▸ **Activity**
Your task is to give the data again, exactly, with every line intact.

--- Extracted data Enclosed Below ---

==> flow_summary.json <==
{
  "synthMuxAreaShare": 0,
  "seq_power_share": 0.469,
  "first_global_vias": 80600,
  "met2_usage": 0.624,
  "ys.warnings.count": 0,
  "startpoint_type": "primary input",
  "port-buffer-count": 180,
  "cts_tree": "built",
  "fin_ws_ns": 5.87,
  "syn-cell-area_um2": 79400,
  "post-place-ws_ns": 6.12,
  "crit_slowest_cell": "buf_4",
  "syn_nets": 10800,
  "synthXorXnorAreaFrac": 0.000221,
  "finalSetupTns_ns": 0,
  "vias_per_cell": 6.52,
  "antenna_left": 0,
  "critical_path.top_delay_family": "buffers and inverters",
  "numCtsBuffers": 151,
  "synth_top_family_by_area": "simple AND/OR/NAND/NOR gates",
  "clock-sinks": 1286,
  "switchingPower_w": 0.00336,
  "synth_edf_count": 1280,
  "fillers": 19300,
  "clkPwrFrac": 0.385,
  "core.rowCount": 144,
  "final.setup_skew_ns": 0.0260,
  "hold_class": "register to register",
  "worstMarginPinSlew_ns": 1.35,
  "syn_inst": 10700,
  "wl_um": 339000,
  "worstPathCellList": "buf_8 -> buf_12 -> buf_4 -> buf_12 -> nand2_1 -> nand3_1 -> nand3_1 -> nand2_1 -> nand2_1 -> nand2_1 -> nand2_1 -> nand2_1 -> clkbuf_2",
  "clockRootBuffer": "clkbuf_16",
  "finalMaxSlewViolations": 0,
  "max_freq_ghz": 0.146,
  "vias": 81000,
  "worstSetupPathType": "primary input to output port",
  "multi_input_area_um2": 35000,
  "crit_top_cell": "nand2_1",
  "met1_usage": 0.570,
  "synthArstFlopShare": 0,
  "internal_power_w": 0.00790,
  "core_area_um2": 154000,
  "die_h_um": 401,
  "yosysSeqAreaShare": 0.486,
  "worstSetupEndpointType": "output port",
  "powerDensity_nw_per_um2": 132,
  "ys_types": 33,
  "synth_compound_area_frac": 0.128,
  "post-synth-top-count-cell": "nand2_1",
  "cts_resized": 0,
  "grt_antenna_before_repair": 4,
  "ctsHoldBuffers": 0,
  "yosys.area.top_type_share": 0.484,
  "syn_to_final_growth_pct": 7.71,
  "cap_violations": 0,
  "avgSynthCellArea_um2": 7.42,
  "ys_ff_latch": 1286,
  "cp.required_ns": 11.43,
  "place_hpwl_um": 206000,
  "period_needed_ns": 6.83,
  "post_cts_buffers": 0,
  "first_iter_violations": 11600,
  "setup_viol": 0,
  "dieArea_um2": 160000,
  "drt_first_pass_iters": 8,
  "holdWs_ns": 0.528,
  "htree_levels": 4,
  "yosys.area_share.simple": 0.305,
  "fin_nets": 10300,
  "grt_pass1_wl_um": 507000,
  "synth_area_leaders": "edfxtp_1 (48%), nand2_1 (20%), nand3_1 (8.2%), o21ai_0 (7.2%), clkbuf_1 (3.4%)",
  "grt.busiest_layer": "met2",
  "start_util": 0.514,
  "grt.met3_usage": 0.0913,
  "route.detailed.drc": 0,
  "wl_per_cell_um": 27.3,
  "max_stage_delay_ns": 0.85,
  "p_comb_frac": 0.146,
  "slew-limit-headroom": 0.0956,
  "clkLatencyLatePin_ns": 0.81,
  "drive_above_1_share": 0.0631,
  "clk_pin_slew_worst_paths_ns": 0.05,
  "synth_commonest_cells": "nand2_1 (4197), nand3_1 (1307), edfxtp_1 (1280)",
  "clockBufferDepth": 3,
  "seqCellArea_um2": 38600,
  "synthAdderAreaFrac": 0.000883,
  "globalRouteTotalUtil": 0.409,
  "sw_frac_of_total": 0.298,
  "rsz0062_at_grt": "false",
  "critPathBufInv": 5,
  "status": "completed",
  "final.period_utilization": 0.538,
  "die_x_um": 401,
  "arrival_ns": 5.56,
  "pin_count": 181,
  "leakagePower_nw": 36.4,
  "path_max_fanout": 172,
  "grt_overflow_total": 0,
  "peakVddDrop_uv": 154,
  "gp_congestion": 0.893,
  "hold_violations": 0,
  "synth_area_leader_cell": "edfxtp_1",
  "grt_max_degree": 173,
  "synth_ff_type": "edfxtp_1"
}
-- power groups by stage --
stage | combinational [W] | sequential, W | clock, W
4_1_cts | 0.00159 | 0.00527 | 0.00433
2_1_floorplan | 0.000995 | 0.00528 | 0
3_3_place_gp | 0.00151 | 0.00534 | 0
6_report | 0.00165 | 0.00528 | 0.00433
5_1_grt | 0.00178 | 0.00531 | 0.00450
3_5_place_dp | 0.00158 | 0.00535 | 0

--- End of Enclosed Extracted data ---

▸ **Answer to this exercise**
==> flow_summary.json <==
{
  "synthMuxAreaShare": 0,
  "seq_power_share": 0.469,
  "first_global_vias": 80600,
  "met2_usage": 0.624,
  "ys.warnings.count": 0,
  "startpoint_type": "primary input",
  "port-buffer-count": 180,
  "cts_tree": "built",
  "fin_ws_ns": 5.87,
  "syn-cell-area_um2": 79400,
  "post-place-ws_ns": 6.12,
  "crit_slowest_cell": "buf_4",
  "syn_nets": 10800,
  "synthXorXnorAreaFrac": 0.000221,
  "finalSetupTns_ns": 0,
  "vias_per_cell": 6.52,
  "antenna_left": 0,
  "critical_path.top_delay_family": "buffers and inverters",
  "numCtsBuffers": 151,
  "synth_top_family_by_area": "simple AND/OR/NAND/NOR gates",
  "clock-sinks": 1286,
  "switchingPower_w": 0.00336,
  "synth_edf_count": 1280,
  "fillers": 19300,
  "clkPwrFrac": 0.385,
  "core.rowCount": 144,
  "final.setup_skew_ns": 0.0260,
  "hold_class": "register to register",
  "worstMarginPinSlew_ns": 1.35,
  "syn_inst": 10700,
  "wl_um": 339000,
  "worstPathCellList": "buf_8 -> buf_12 -> buf_4 -> buf_12 -> nand2_1 -> nand3_1 -> nand3_1 -> nand2_1 -> nand2_1 -> nand2_1 -> nand2_1 -> nand2_1 -> clkbuf_2",
  "clockRootBuffer": "clkbuf_16",
  "finalMaxSlewViolations": 0,
  "max_freq_ghz": 0.146,
  "vias": 81000,
  "worstSetupPathType": "primary input to output port",
  "multi_input_area_um2": 35000,
  "crit_top_cell": "nand2_1",
  "met1_usage": 0.570,
  "synthArstFlopShare": 0,
  "internal_power_w": 0.00790,
  "core_area_um2": 154000,
  "die_h_um": 401,
  "yosysSeqAreaShare": 0.486,
  "worstSetupEndpointType": "output port",
  "powerDensity_nw_per_um2": 132,
  "ys_types": 33,
  "synth_compound_area_frac": 0.128,
  "post-synth-top-count-cell": "nand2_1",
  "cts_resized": 0,
  "grt_antenna_before_repair": 4,
  "ctsHoldBuffers": 0,
  "yosys.area.top_type_share": 0.484,
  "syn_to_final_growth_pct": 7.71,
  "cap_violations": 0,
  "avgSynthCellArea_um2": 7.42,
  "ys_ff_latch": 1286,
  "cp.required_ns": 11.43,
  "place_hpwl_um": 206000,
  "period_needed_ns": 6.83,
  "post_cts_buffers": 0,
  "first_iter_violations": 11600,
  "setup_viol": 0,
  "dieArea_um2": 160000,
  "drt_first_pass_iters": 8,
  "holdWs_ns": 0.528,
  "htree_levels": 4,
  "yosys.area_share.simple": 0.305,
  "fin_nets": 10300,
  "grt_pass1_wl_um": 507000,
  "synth_area_leaders": "edfxtp_1 (48%), nand2_1 (20%), nand3_1 (8.2%), o21ai_0 (7.2%), clkbuf_1 (3.4%)",
  "grt.busiest_layer": "met2",
  "start_util": 0.514,
  "grt.met3_usage": 0.0913,
  "route.detailed.drc": 0,
  "wl_per_cell_um": 27.3,
  "max_stage_delay_ns": 0.85,
  "p_comb_frac": 0.146,
  "slew-limit-headroom": 0.0956,
  "clkLatencyLatePin_ns": 0.81,
  "drive_above_1_share": 0.0631,
  "clk_pin_slew_worst_paths_ns": 0.05,
  "synth_commonest_cells": "nand2_1 (4197), nand3_1 (1307), edfxtp_1 (1280)",
  "clockBufferDepth": 3,
  "seqCellArea_um2": 38600,
  "synthAdderAreaFrac": 0.000883,
  "globalRouteTotalUtil": 0.409,
  "sw_frac_of_total": 0.298,
  "rsz0062_at_grt": "false",
  "critPathBufInv": 5,
  "status": "completed",
  "final.period_utilization": 0.538,
  "die_x_um": 401,
  "arrival_ns": 5.56,
  "pin_count": 181,
  "leakagePower_nw": 36.4,
  "path_max_fanout": 172,
  "grt_overflow_total": 0,
  "peakVddDrop_uv": 154,
  "gp_congestion": 0.893,
  "hold_violations": 0,
  "synth_area_leader_cell": "edfxtp_1",
  "grt_max_degree": 173,
  "synth_ff_type": "edfxtp_1"
}
-- power groups by stage --
stage | combinational [W] | sequential, W | clock, W
4_1_cts | 0.00159 | 0.00527 | 0.00433
2_1_floorplan | 0.000995 | 0.00528 | 0
3_3_place_gp | 0.00151 | 0.00534 | 0
6_report | 0.00165 | 0.00528 | 0.00433
5_1_grt | 0.00178 | 0.00531 | 0.00450
3_5_place_dp | 0.00158 | 0.00535 | 0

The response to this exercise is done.